(WORK INSTRUCTION):
What's needed is a full, exact retyping of the records.

[Saved data entries]
Context: an optimization exercise on an open-source flow, tuned for small area, a short achievable clock period and few clock cycles per item. The choices shown serve that exercise and are no tape-out recipe.
At most, simulation tests tie the RTL to the original design; equivalence was not proved.
Only the layout flow was run in run 1; the RTL was not checked for function there.

==> flow/design.v (outline; a module is shown in full before it is edited, if it fits) <==
// module loop_pv: 1372 lines
// module bk_add: 41 lines
// module bk_add2: 44 lines
module loop_pv (
    input  wire         clk,
    input  wire         rst,
    input  wire [511:0] coef_c,
    input  wire [79:0]  coef_s,
    input  wire [1:0]   bq_en,
    input  wire [30:0]  ilim,
    input  wire [31:0]  fe_max,
    input  wire         start,
    input  wire         pos_en,
    input  wire [63:0]  p_set,      
    input  wire [63:0]  pos_fb,     
    input  wire [63:0]  v_set,      
    input  wire [63:0]  a_set,      
    input  wire [31:0]  v_fb,       
    output reg          ready,
    output reg          done,
    output reg  [31:0]  ep,
    output reg  [31:0]  vref,
    output wire [31:0]  iqref,
    output reg          sat,
    output reg          sat_evt,
    output reg          fe
);
  // ...
==> flow/run.sh <==
#!/bin/bash
# synth_recipe.tcl (not shown) runs the flow's synth.tcl, then flattens the netlist and writes it again
# the make line also repeats each setting of config.mk as NAME=value (left out here)
make -C /OpenROAD-flow-scripts/flow DESIGN_CONFIG=/design/flow/config.mk WORK_HOME=/design/flow/orfs CLKGATE_MAP_FILE= SYNTH_SCRIPT=/design/flow/synth_recipe.tcl finish
==> flow/config.mk <==
export PLATFORM = sky130hd
export DESIGN_NAME = loop_pv
export DESIGN_NICKNAME = loop_pv
export VERILOG_FILES = /design/flow/design.v
export SDC_FILE = /design/flow/constraint.sdc
export NUM_CORES = 4
export LEC_CHECK = 0
export ABC_AREA = 1
export CAP_MARGIN = 20
export CORE_MARGIN = 2
export CORE_UTILIZATION = 40
export SLEW_MARGIN = 20
==> flow/constraint.sdc <==
create_clock -name core_clock -period 50.0 [get_ports {clk}]
set_input_delay 10.0000 -clock core_clock [delete_from_list [all_inputs] [get_ports {clk}]]
set_output_delay 10.0000 -clock core_clock [all_outputs]
set_load 0.01 [all_outputs]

(WRITTEN SOLUTION):
Context: an optimization exercise on an open-source flow, tuned for small area, a short achievable clock period and few clock cycles per item. The choices shown serve that exercise and are no tape-out recipe.
At most, simulation tests tie the RTL to the original design; equivalence was not proved.
Only the layout flow was run in run 1; the RTL was not checked for function there.

==> flow/design.v (outline; a module is shown in full before it is edited, if it fits) <==
// module loop_pv: 1372 lines
// module bk_add: 41 lines
// module bk_add2: 44 lines
module loop_pv (
    input  wire         clk,
    input  wire         rst,
    input  wire [511:0] coef_c,
    input  wire [79:0]  coef_s,
    input  wire [1:0]   bq_en,
    input  wire [30:0]  ilim,
    input  wire [31:0]  fe_max,
    input  wire         start,
    input  wire         pos_en,
    input  wire [63:0]  p_set,      
    input  wire [63:0]  pos_fb,     
    input  wire [63:0]  v_set,      
    input  wire [63:0]  a_set,      
    input  wire [31:0]  v_fb,       
    output reg          ready,
    output reg          done,
    output reg  [31:0]  ep,
    output reg  [31:0]  vref,
    output wire [31:0]  iqref,
    output reg          sat,
    output reg          sat_evt,
    output reg          fe
);
  // ...
==> flow/run.sh <==
#!/bin/bash
# synth_recipe.tcl (not shown) runs the flow's synth.tcl, then flattens the netlist and writes it again
# the make line also repeats each setting of config.mk as NAME=value (left out here)
make -C /OpenROAD-flow-scripts/flow DESIGN_CONFIG=/design/flow/config.mk WORK_HOME=/design/flow/orfs CLKGATE_MAP_FILE= SYNTH_SCRIPT=/design/flow/synth_recipe.tcl finish
==> flow/config.mk <==
export PLATFORM = sky130hd
export DESIGN_NAME = loop_pv
export DESIGN_NICKNAME = loop_pv
export VERILOG_FILES = /design/flow/design.v
export SDC_FILE = /design/flow/constraint.sdc
export NUM_CORES = 4
export LEC_CHECK = 0
export ABC_AREA = 1
export CAP_MARGIN = 20
export CORE_MARGIN = 2
export CORE_UTILIZATION = 40
export SLEW_MARGIN = 20
==> flow/constraint.sdc <==
create_clock -name core_clock -period 50.0 [get_ports {clk}]
set_input_delay 10.0000 -clock core_clock [delete_from_list [all_inputs] [get_ports {clk}]]
set_output_delay 10.0000 -clock core_clock [all_outputs]
set_load 0.01 [all_outputs]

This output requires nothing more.